The numbers of nominally-positive SNPs that lay in clusters within the gene's exons and in 10 kb genomic flanking regions are noted for each sample. Chromosome number and initial chromosomal position for the cluster (bp, NCBI Mapviewer Build 36.1) are listed. Nominal p values for each gene are based on 10,000 Monte Carlo simulation trials. For each trial, the number of times randomly-selected segments of the genome that lie within genes are assessed for the same features displayed by the actual gene identified. Note that the very highly significant p values for the overall convergence noted between these two datasets (text) does account for multiple comparisons, while the much more modest p values for many of the individual genes (displayed here) do not. Genes that are identified by clustered nominally positive SNPs in both samples but whose gene-wise p values lie > 0.05 (perhaps, in part, due to the large size of the genes) include: C4orf13, PRKCE, UNC13C, KIAA1303, MYR8, DNAH11, ONECUT2, TGFBR3, TPD52L1, C9orf28, TMEM108, GALNT14, HECW2, NFIB, STS-1, KIAA1217, RAB3C, SNTG1, CPNE4, PTPRM, SLC39A11, MDS1, GPC5, ZNF533, NR5A2, RYR3, C8orf68, CTNNA2, GRM5, ATRNL1, ARL15, BTBD9, CNTNAP5, GALNTL4, PELI2, SNRPN, GPR98, ERC2, NFATC2, FLJ16124, GRM7, SORCS2, NPAS3, PARVB, IGL@ and LRP1B.

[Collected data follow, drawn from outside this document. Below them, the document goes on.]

<file path="src/rtl/neuron_mac_to_float.sv">
// Neuron pre-activation: streams (x, w) pairs, accumulates onto a bias,
// and converts the fixed-point sum to an IEEE-754 single-precision result.
module neuron_mac_to_float #(
    parameter int N_INPUTS = 16,
    parameter int DATA_W   = 16,
    parameter int FRAC_W   = 8,
    parameter int ACC_W    = 40
) (
    input  logic              clk,
    input  logic              rst,
    input  logic              in_valid,
    output logic              in_ready,
    input  logic [DATA_W-1:0] x_in,
    input  logic [DATA_W-1:0] w_in,
    input  logic [31:0]       bias_in,
    output logic              out_valid,
    input  logic              out_ready,
    output logic [31:0]       y_out
);

    localparam int CNT_W = (N_INPUTS > 1) ? $clog2(N_INPUTS) : 1;
    localparam int MSB_W = $clog2(ACC_W);
    localparam int P_W   = 2 * DATA_W;
    localparam int EXT_W = ACC_W + 24;

    // ROUND packs the float; split from CONV2 to keep the shifter and
    // rounding adder in separate cycles.
    typedef enum logic [2:0] {
        ACCUM,
        DRAIN,
        CONV1,
        CONV2,
        ROUND,
        OUT
    } state_t;

    state_t             state_q, state_d;
    logic [CNT_W-1:0]   cnt_q, cnt_d;
    logic [ACC_W-1:0]   acc_q, acc_d;
    logic [P_W-1:0]     p_q, p_d;
    logic               p_vld_q, p_vld_d;
    logic               sign_q, sign_d;
    logic               zero_q, zero_d;
    logic [ACC_W-1:0]   mag_q, mag_d;
    logic [MSB_W-1:0]   msb_q, msb_d;
    logic [23:0]        sig_q, sig_d;
    logic               guard_q, guard_d;
    logic               sticky_q, sticky_d;
    logic [7:0]         exp_q, exp_d;
    logic [31:0]        y_q, y_d;
    logic               out_valid_q, out_valid_d;

    logic               accept;
    logic signed [P_W-1:0] prod;
    logic [ACC_W-1:0]   acc_abs;
    logic [MSB_W-1:0]   lead;
    logic [MSB_W-1:0]   shamt;
    logic [EXT_W-1:0]   norm;
    logic               rnd;
    logic [24:0]        sum25;
    logic               carry;

    assign in_ready  = (state_q == ACCUM);
    assign out_valid = out_valid_q;
    assign y_out     = y_q;
    assign accept    = in_valid & in_ready;
    assign prod      = $signed(x_in) * $signed(w_in);

    // Magnitude of the accumulator; the most negative value maps exactly.
    always_comb begin
        acc_abs = acc_q;
        if (acc_q[ACC_W-1]) begin
            acc_abs = ~acc_q + ACC_W'(1);
        end
    end

    // Position of the leading one of the magnitude.
    always_comb begin
        lead = '0;
        for (int i = 0; i < ACC_W; i++) begin
            if (acc_abs[i]) begin
                lead = MSB_W'(i);
            end
        end
    end

    // Left-justify the magnitude so its leading one lands at the top bit.
    always_comb begin
        shamt = MSB_W'(ACC_W - 1) - msb_q;
        norm  = {mag_q, 24'b0} << shamt;
    end

    // Round-to-nearest-even on the normalised significand.
    always_comb begin
        rnd   = guard_q & (sticky_q | sig_q[0]);
        sum25 = {1'b0, sig_q} + 25'(rnd);
        carry = sum25[24] & ~sum25[23];
    end

    // Next-state and datapath for accumulation and conversion.
    always_comb begin
        state_d     = state_q;
        cnt_d       = cnt_q;
        acc_d       = acc_q;
        p_d         = p_q;
        p_vld_d     = accept;
        sign_d      = sign_q;
        zero_d      = zero_q;
        mag_d       = mag_q;
        msb_d       = msb_q;
        sig_d       = sig_q;
        guard_d     = guard_q;
        sticky_d    = sticky_q;
        exp_d       = exp_q;
        y_d         = y_q;
        out_valid_d = out_valid_q;

        if (accept) begin
            p_d = prod;
        end
        if (p_vld_q) begin
            acc_d = acc_q + {{(ACC_W-P_W){p_q[P_W-1]}}, p_q};
        end
        if (accept && cnt_q == '0) begin
            acc_d = {{(ACC_W-32){bias_in[31]}}, bias_in};
        end

        unique case (state_q)
            ACCUM: begin
                if (accept) begin
                    if (cnt_q == CNT_W'(N_INPUTS - 1)) begin
                        cnt_d   = '0;
                        state_d = DRAIN;
                    end else begin
                        cnt_d = cnt_q + CNT_W'(1);
                    end
                end
            end
            DRAIN: begin
                state_d = CONV1;
            end
            CONV1: begin
                sign_d  = acc_q[ACC_W-1];
                mag_d   = acc_abs;
                msb_d   = lead;
                zero_d  = (acc_q == '0);
                state_d = CONV2;
            end
            CONV2: begin
                sig_d    = norm[EXT_W-1 -: 24];
                guard_d  = norm[EXT_W-25];
                sticky_d = |norm[EXT_W-26:0];
                exp_d    = 8'd127 + 8'(msb_q) - 8'(2 * FRAC_W);
                state_d  = ROUND;
            end
            ROUND: begin
                if (zero_q) begin
                    y_d = 32'h0000_0000;
                end else begin
                    y_d = {sign_q, exp_q + {7'b0, carry}, sum25[22:0]};
                end
                out_valid_d = 1'b1;
                state_d     = OUT;
            end
            OUT: begin
                if (out_ready) begin
                    out_valid_d = 1'b0;
                    state_d     = ACCUM;
                end
            end
            default: begin
                state_d = ACCUM;
            end
        endcase
    end

    // State registers with synchronous reset.
    always_ff @(posedge clk) begin
        if (rst) begin
            state_q     <= ACCUM;
            cnt_q       <= '0;
            acc_q       <= '0;
            p_q         <= '0;
            p_vld_q     <= 1'b0;
            sign_q      <= 1'b0;
            zero_q      <= 1'b0;
            mag_q       <= '0;
            msb_q       <= '0;
            sig_q       <= '0;
            guard_q     <= 1'b0;
            sticky_q    <= 1'b0;
            exp_q       <= '0;
            y_q         <= 32'h0000_0000;
            out_valid_q <= 1'b0;
        end else begin
            state_q     <= state_d;
            cnt_q       <= cnt_d;
            acc_q       <= acc_d;
            p_q         <= p_d;
            p_vld_q     <= p_vld_d;
            sign_q      <= sign_d;
            zero_q      <= zero_d;
            mag_q       <= mag_d;
            msb_q       <= msb_d;
            sig_q       <= sig_d;
            guard_q     <= guard_d;
            sticky_q    <= sticky_d;
            exp_q       <= exp_d;
            y_q         <= y_d;
            out_valid_q <= out_valid_d;
        end
    end

endmodule
</file>
<file path="config.mk">
export PLATFORM = sky130hd
export DESIGN_NAME = neuron_mac_to_float
export DESIGN_NICKNAME = d
export VERILOG_FILES = /design/src/rtl/neuron_mac_to_float.sv
export SDC_FILE = /design/constraint.sdc
export NUM_CORES = 1
export LEC_CHECK = 0
export CORE_MARGIN = 3
export CORE_UTILIZATION = 30
export CTS_BUF_LIST = sky130_fd_sc_hd__clkbuf_4
export CTS_CLUSTER_SIZE = 8
export DETAILED_ROUTE_END_ITERATION = 12
export GPL_TIMING_DRIVEN = 1
export PLACE_DENSITY = 0.5
export SLEW_MARGIN = 30
export SYNTH_ARGS = -nofsm -noshare
export SYNTH_HDL_FRONTEND = slang
export SYNTH_SLANG_ARGS = --single-unit
</file>
<file path="constraint.sdc">
create_clock -name clk -period 8.5 [get_ports clk]
set_clock_uncertainty 0.15 [all_clocks]
set_input_delay 1.7 -clock clk [delete_from_list [all_inputs] [get_ports clk]]
set_output_delay 1.7 -clock clk [all_outputs]
set_load 0.01 [all_outputs]
</file>
==> impl_metrics.json <==
{
  "drc": 0,
  "grt_use_met2_pct": 27.0,
  "pin_count": 102,
  "clkSinkCount": 195,
  "viasPerCell": 4.93,
  "ant_nets": 0,
  "cts-resized-gates": 0,
  "finalWirelength_um": 64600,
  "hold_viol_final": 0,
  "rows": 102,
  "max_stage_delay_ns": 0.67,
  "routabilityCongestion": 0.863,
  "antenna_found_initial": 2,
  "synth_commonest_cells": "nand2_1 (353), inv_1 (305), fa_1 (263), nor2_1 (251), dfxtp_1 (195)",
  "grt.busiest_layer": "met2",
  "vdd_drop_max_uv": 331,
  "synth_top_area_share_pct": 22.4,
  "critical_path.cell_chain": "clkdlybuf4s50_1 -> nand2_1 -> fa_1 -> inv_1 -> fa_1 -> inv_1 -> fa_1 -> inv_1 -> fa_1 -> inv_1 -> fa_1 -> inv_1 -> fa_1 -> ha_1 -> or2_2 -> nor3b_1 -> o211ai_1 -> a2111oi_0 -> buf_4 -> o21ai_0 -> a2111oi_0 -> nor3_1 -> xnor2_1 -> a21oi_1",
  "worstRegToRegCells": 10,
  "hold_path.class": "register to register",
  "track_usage_pct": 15.9,
  "core_um2": 77600,
  "dieArea_um2": 81900,
  "port_buffers": 101,
  "drt_pass1_iterations": 5,
  "rr_endpoint": "acc_q[39]",
  "clk_path_buf_depth": 2,
  "cp.depth": 24,
  "drtIter0Drc": 1087,
  "dpl.cell_count": 3880,
  "dp_hpwl_um": 52600,
  "grt_setup_unrepaired": "no",
  "ys_seq_elements": 195,
  "finalSetupViolations": 0,
  "crit_top_cell": "fa_1",
  "post_cts_buffers": 0,
  "synth_fp_nets": 3295,
  "rr_startpoint": "acc_q[2]",
  "crit_arrival_ns": 8.31,
  "start_kind": "input port",
  "synthDistinctLibCells": 81,
  "grt_pass1_wl_um": 106000,
  "maxSlewViolCount": 0,
  "post-place-ws_ns": -0.123,
  "clock.fmax_ghz": 0.127,
  "area_delta_synth_final_pct": 10.6,
  "die_x_um": 286,
  "synth_most_common_cell": "nand2_1",
  "num_vias": 19300,
  "reg2reg_slack_ns": 4.19,
  "fin_crit_ns": 7.89,
  "ys.flop_type": "dfxtp_1",
  "critPathSlowestCell": "clkdlybuf4s50_1",
  "crit_end": "p_q[31]",
  "instances_no_fill": 3913,
  "synth.yosys.warnings": 0,
  "nets": 3322,
  "synth_area_um2": 23500,
  "synthTopCellsByArea": "fa_1 (22%), dfxtp_1 (17%), ha_1 (7.0%), nand2_1 (5.6%), inv_1 (4.9%)",
  "fin_crit_sh_pct": 92.8,
  "fin_ws_ns": 0.610,
  "cts_hold_buf": 0,
  "syn_avg_cell_area_um2": 8.31,
  "clkTransAtPathRegs_ns": 0.17,
  "grt_use_met1_pct": 21.9,
  "clk_root_buffer_cell": "clkbuf_4",
  "crit_start": "w_in[2]",
  "synth-edff-count": 0,
  "clock_latency_ns": 0.67,
  "die_y_um": 286,
  "cts_max_level": 4,
  "initial_utilization_pct": 30.3,
  "required_ns": 8.92,
  "yosysTopAreaCell": "fa_1",
  "yosysSeqAreaShare_pct": 16.6,
  "outcome": "complete, no violations",
  "cap_violations": 0,
  "final_util_pct": 33.5,
  "relSlewSlack_pct": 39.9,
  "crit_type": "input port to register",
  "drive_gt1_share_pct": 6.41,
  "crit_family": "adder cells",
  "cts_buffers": 17,
  "power_density_nw_per_um2": 357,
  "use_met3_pct": 1.59,
  "end_kind": "register",
  "syn_inst": 2832,
  "crit_fanout": 6,
  "p_leak_nw": 10.7,
  "detail_route.wl_per_cell_um": 16.5,
  "cp.buffers_inverters": 7,
  "grt-ovfl-total": 0,
  "worstMarginPinSlew_ns": 0.897,
  "grt_max_degree": 82,
  "grt_pass1_vias": 19600,
  "async_flop_share_pct": 0,
  "tritoncts": "done"
}
[report_power, final]
part	total [mW]	leakage (nW)	internal [mW]	switching (mW)
Clock	0.552	0.165	0.188	0.364
Sequential	1.13	1.59	1.01	0.120
Combinational	7.61	8.94	3.51	4.10
[layout make-up]
class,count,area (µm²)
Fill cell,8369,51600
Timing Repair Buffer,178,1630
Inverter,306,1150
Clock buffer,18,135
Clock inverter,13,165
Antenna cell,2,5.00
Tap cell,1040,1300
Sequential cell,195,3910
Multi-Input combinational cell,2161,17700
[tightest hold or removal path, cell delays in order (launching register included)]
cell and delay [ns]:
dfxtp_1 0.34, nand2_1 0.05, a21oi_1 0.05
[per-stage QoR]
step | cell area, µm² | power (mW) | TNS (ns) | hold WS [ns]
after global routing | 26000 | 10.6 | 0 | 0.337
final | 26000 | 9.29 | 0 | 0.316
after detailed placement | 25700 | 8.84 | -0.123 | 0.295
after CTS | 26000 | 9.45 | 0 | 0.316
after global placement | 25700 | 8.81 | 0 | 0.296
after floorplan | 23500 | 7.10 | 0 | 0.279
[registers in the layout (all words and copies together), names as in the netlist, 3 cells and up]
signal and cells:
cnt_q 4, state_q 3, p_q 32, acc_q 40, y_out 32, msb_q 6, exp_q 8, sig_q 24
mag_q 40
[routing by layer]
layer  wire length, µm  part of all wire, %
met1             31100                   48
met2             31000                   48
met3              1630                  2.5
met4               954                  1.5
met5                 0                    0
[logic make-up after synthesis]
| group | after synthesis | share of synthesized area [%] |
|---|---|---|
| DFF | 195 | 16.6 |
| adders and majority gates | 395 | 29.4 |
| AOI/OAI and AO/OA | 598 | 17.0 |
| and+or+nand+nor | 968 | 19.4 |
| muxes | 73 | 4.69 |
| xor gates and xnor gates | 127 | 4.72 |
| buffers and inverters | 476 | 8.21 |
[cell usage in the layout (no fill, tap or decap), types with 28 or more instances in the layout]
master           instances
a21o_1                  28
a22oi_1                 34
dfxtp_1                191
fa_1                   263
xor2_1                  42
and2_1                 107
buf_4                   74
nor3_1                  51
inv_1                  304
clkdlybuf4s50_1        100
o21ai_0                 87
mux4_2                  29
nand3_1                 45
a211oi_1                89
a21oi_1                160
xnor2_1                 84
mux2i_1                 35
nor2_1                 251
ha_1                   132
nand2_1                353
[worst min path at each step]
stage,cells after the start,end,from,slack [ns]
after floorplan,2,sign_q,sign_q,0.28
final,2,sign_q,sign_q,0.32
after detailed placement,2,sign_q,sign_q,0.29
after global placement,2,p_q[22],p_q[22],0.30
after global routing,2,sign_q,sign_q,0.34
after CTS,2,sign_q,sign_q,0.32
(Power assumes the default switching activity.)
==> RTL edit 1, RTL diff (same flow settings) <==
Make the reset (`rst`) asynchronous in one clocked block. Comments in the files are not updated.
--- a/src/rtl/neuron_mac_to_float.sv
+++ b/src/rtl/neuron_mac_to_float.sv
@@ -176,5 +176,5 @@
 
     // State registers with synchronous reset.
-    always_ff @(posedge clk) begin
+    always_ff @(posedge clk or posedge rst) begin
         if (rst) begin
             state_q     <= ACCUM;
Check against the original RTL: same outputs for any inputs over 10 cycles, from zero or initial values and one cycle with rst high; that may be too few to reach the edited logic, so the function may still have changed.
==> RTL edit 1 against the unedited design <==
Area after synthesis down 1.5%. Synthesized cell count down 6.0%. Wire length down 7.5%. Cell area down 1.2%. Worst setup slack better by 0.033 ns. Non-clock buffer count down 17. Global-route usage down 1.1 points. Sequential cell count unchanged. Critical endpoint is now p_q[24].
Power is left out: the tool's default activity adds up to more than one toggle a clock period on the data nets, which glitch-free logic cannot reach.
==> RTL edit 1: results (changes against the unedited design) <==
[run_status] status completed
[placed_design] estimated wirelength of the detail-placed design 50300 um [-4.4%]
[setup_path] setup slack of the worst register-to-register path 4.25 ns [+0.06 ns]
[route] M1 wire length 27100 um [-13%]
[finish] post-route cell area 25700 um^2 [-1.2%]
[setup_path] largest stage delay on the critical path 0.76 ns [+0.09 ns]
[placed_design] post-placement worst setup slack -0.0242 ns [+0.0990 ns]
[logic_synthesis] sequential element share of the synthesized area 21.0% [+4.5 points]
[setup_path] Arrival @ worst endpoint 8.30 ns [about the same]
[global_routing] vias in the first global route 18872 [-3.5%]
[route] Detailed Route WL 59800 um [-7.5%]
[setup_path] Crit Path Max Fanout 9 [+3]
[finish] antenna cell count 1 [-1]
[sta] Max Clock Freq 0.127 GHz [+0.43%]
[floorplan] # rows 101 [-0.98%]
[route] total met2 wirelength after detailed routing 29600 um [-4.5%]
[finish] portion of the layout cell area used by non-clock buffers 5.68% [-0.57 points]
[finish] fraction of final layout cells sized beyond drive strength 1 5.58% [-0.83 points]
[route] uppermost layer routed met5
[sta] worst-case hold slack 0.344 ns [+0.0281 ns]
[finish] number of inserted filler cells in the final layout 8064 [-3.6%]
[finish] Non-clk invs 317 [+3.6%]
[sta] Slew headroom 35.8% [-4.0 points]
[global_routing] met1 demand-to-capacity share in global routing 19.2% [-2.7 points]
[finish] sequential cell area in the final layout 4880 um^2 [+25%]
[finish] multi-input combinational gate total 2018 [-6.6%]
[route] via density per instance 4.82 [-2.4%]
[global_routing] GRT Util Overall 14.8% [-1.1 points]
[route] routed length on met3 1510 um [-7.1%]
[global_routing] global routing met3 resource utilization 1.68% [+0.087 points]
[logic_synthesis] asr flop ratio synth 100% [+100 points]
[finish] fraction of area in multi-input gates 64.7% [-3.4 points]
[placed_design] placed cell area 25500 um^2 [-1.0%]
[global_routing] GR met2 Demand/Resource 26.1% [-0.91 points]
[logic_synthesis] multiplexer area fraction after synthesis 5.59% [+0.89 points]
[logic_synthesis] average size of a mapped cell 8.72 um^2 [+4.8%]
[logic_synthesis] compound-gate portion of the synthesized area 13.5% [-3.4 points]
[placed_design] last weighted congestion value of the routability-driven placer 0.858 [-0.59%]
[logic_synthesis] Post-Syn Nets 3125 [-5.2%]
[logic_synthesis] synthesized-area fraction occupied by adder cells 29.8% [+0.44 points]
[global_routing] antenna violations before repair 3 [+1]
[logic_synthesis] xor/xnor cell area share of the yosys netlist 5.20% [+0.48 points]
[finish] number of nets in the layout 3173 [-4.5%]
-- RTL edit 1: changes by cell type in the layout (fill, tap and decap cells not counted), sizes merged, moves of 28 or more --
cell	before	now
dfrtp	0	195
dfxtp	195	0
nor2	251	107
o21ai	87	218
nand2	353	462
a211oi	89	18
a21oi	161	100
nor3	54	22
a22oi	34	3
xor2	42	70
-- RTL edit 1: path summary, 6_finish.rpt --
check / startpoint / end / cells past startpoint
setup / recovery: w_in[1] / p_q[24] / 23
hold / removal: y_out[4] / y_out[4] / 2
setup reg to reg: acc_q[6] / msb_q[5] / 10
hold reg to reg: y_out[4] / y_out[4] / 2
max in group asynchronous: rst / p_q[14] / 3
min in group asynchronous: rst / y_out[28] / 2
-- RTL edit 1: critical path: cells and delay by family --
| family | cells | cell delay [ns] |
|---|---|---|
| buffers and inverters | 6 | 1.03 |
| AOI/OAI and AO/OA | 6 | 1.08 |
| adders and majority gates | 7 | 3.39 |
| and+or+nand+nor | 4 | 1.10 |
==> RTL edit 2, RTL diff (same settings) <==
Made on the original files. Set the parameter `N_INPUTS` to 32 (it was 16).
--- a/src/rtl/neuron_mac_to_float.sv
+++ b/src/rtl/neuron_mac_to_float.sv
@@ -2,5 +2,5 @@
 // and converts the fixed-point sum to an IEEE-754 single-precision result.
 module neuron_mac_to_float #(
-    parameter int N_INPUTS = 16,
+    parameter int N_INPUTS = 32,
     parameter int DATA_W   = 16,
     parameter int FRAC_W   = 8,
Behaviour: no difference found for any inputs over 10 cycles, from zero or initial values and one cycle with rst high; that may be too few to reach the edited logic, so the function may still have changed.
==> RTL edit 2 against the unedited design <==
Sequential cell count rose by 1. Largest power group unchanged. Final cell count down 2.5%. Worst setup slack improved by 0.13 ns. Die area fell by 2.1%. First-iteration DRC count is 6.0% higher. Cell area down 1.6%. Area after synthesis decreased by 2.1%. Power up 0.39%. Non-clock buffer count down 6. Wire length grew 0.90%.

We would anticipate the observed, highly-significant clustering of SNPs that display nominally-positive results if many of these reproducibly-positive SNPs lay near and were in linkage disequilibrium with functional allelic variants that distinguished substance-dependent subjects from control subjects. We would not anticipate this degree of clustering if the results were solely due to chance. The Monte Carlo p values noted here are thus likely to receive contributions from both the extent of linkage disequilibrium among the clustered, nominally-positive SNPs and the extent of linkage disequilibrium between these SNPs and the functional haplotype(s) that lead to the association with substance dependence.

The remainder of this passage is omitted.